This post covers Mobile and Wireless Networks by Khaldoun Al Agh, Guy Pujolle, and Tara Ali-Yahiya.

Basic Ideas

• Interference mitigation - Fundamental System Design

  • A HetNet consists of a classical macrocell layout with low power nodes placed throughout their coverage zones. Consequently, a HetNet has completely different interference characteristics compared to homogeneous deployment and attention must be paid to these differences when planning frequency reuse.
  • We are interested in the interference generated in two-tier systems, and more especially macrocell/femtocell and macrocell/picocell systems.
  • The interference in two-tier networks is generally of two types:
  • co-tier interference, which occurs between cells belonging to the same tier, for example between two neighboring femtocells or macrocells;
  • cross-tier interference, which occurs between cells belonging to different tiers, such as femtocell and macrocell or vice-versa.

• Interference mitigation in the context of two-tier macro femtocells

  • Generally, the impact of interference between different tiers, in our case macrofemtocells, depends on the techniques used for spectrum assignment and/or the access method used by the network.

  • Interference in cross-tier heterogeneous networks can be mitigated via appropriate frequency reuse schemes, especially when the operator exploits several licensed bands.

  • Several options can be considered for frequency allocation:

  • \1) Fully dedicated band: each tier of the overlaid network is assigned a different frequency band; consequently the cross-tier interference is totally avoided.

  • This approach shows low network spectral efficiency because each tier can only access a subset of the frequency resources.

  • If we consider the case of LTE, which is based on OFDMA technology, the terminology “orthogonal allocation” is usually used and the available subchannels are divided into two subsets, one used only by the macrocell tier, the other allocated to the femtocell tier.

  • \2) Shared spectrum band (universal reuse scheme): both tiers share the same frequency band leading to use of total frequency band.

  • Despite this positive aspect (in terms of spectral efficiency), this method produces severe interference that would degrade overall network performance and has to be handled.

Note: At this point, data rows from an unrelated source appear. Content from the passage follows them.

===== config.mk =====
export PLATFORM = sky130hd
export DESIGN_NAME = mmgn_ctrl
export DESIGN_NICKNAME = d
export VERILOG_FILES = /design/src/design/mmgn_pkg.sv /design/src/design/mmgn_ctrl.sv
export SDC_FILE = /design/constraint.sdc
export NUM_CORES = 1
export LEC_CHECK = 0
export ABC_AREA = 0
export BUFFER_PORTS_ARGS = -buffer_cell sky130_fd_sc_hd__buf_4
export CORE_AREA = 3 3 40 42
export DETAILED_ROUTE_END_ITERATION = 8
export DIE_AREA = 0 0 43 45
export HOLD_SLACK_MARGIN = 0.1
export SLEW_MARGIN = 20
export SYNTH_ARGS = -nofsm -noshare
export SYNTH_HDL_FRONTEND = slang
export SYNTH_SLANG_ARGS = --single-unit

===== constraint.sdc =====
create_clock -name clk -period 1.3 [get_ports clk]
set_input_delay 0.26 -clock clk [delete_from_list [all_inputs] [get_ports clk]]
set_output_delay 0.26 -clock clk [all_outputs]
set_load 0.05 [all_outputs]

  • In LTE OFDMA systems, this allocation is referred to as “co-channel” assignment.

  • \3) Partially shared band: is an intermediate solution which provides a tradeoff between spectral efficiency and cross-tier interference by combining the fully dedicated and shared spectrum approaches.

  • In this assignment scheme, macrocell users can access the whole frequency spectrum, while femtocells operate in a subset of it.

  • If some MUEs experience high interference in the shared spectrum due to their vicinity of the coverage of the other tiers, the are moved to the dedicated band in below figure. This approach is referred to as “hybrid assignment” in the LTE system.

    

• Interference mitigation in the context of two-tier macro picocells

  • The interference mitigation problem generated in a scenario where the macro and picocells coexist is different from the one presented in the macro and femtocell context.
  • This is mainly due to the open access nature of picocells’ deployment as they are managed for the network operator.
  • Unlike the closed access mode femtocells, picocells can always handle macrocell users. Hence, the mobile terminals are always associated with a cell offering a higher quality of Reverse Reservation Protocol (RSRP).
  • Nevertheless, the user association with the highest RSRP might not always be desirable due to:
  • – load-balancing: as the range of picocell areas is much smaller than the macrocells as well as the mobility behavior of most cell phone users, the number of mobile terminals served by the PBSs is much smaller than the number of MBS users.
  • Consequently, the amount of traffic in the picocell may change very dynamically, leading to unbalanced load among different tiers;
  • – mobility consideration: as in any other open-access small cell, cell phone users served by the picocell experience interference from either macrocells and/or neighboring picocells.
  • The mobility behavior causes the mobile user rapidly to change their served cell, or the undesired strength signal is detected where the Radio Link Failure (RLF) procedure is declared and the mobile user desires to reinitiate to the strongest RSRP.
  • Consequently, the number of handover procedures is expected to increase compared to that for homogenous networks.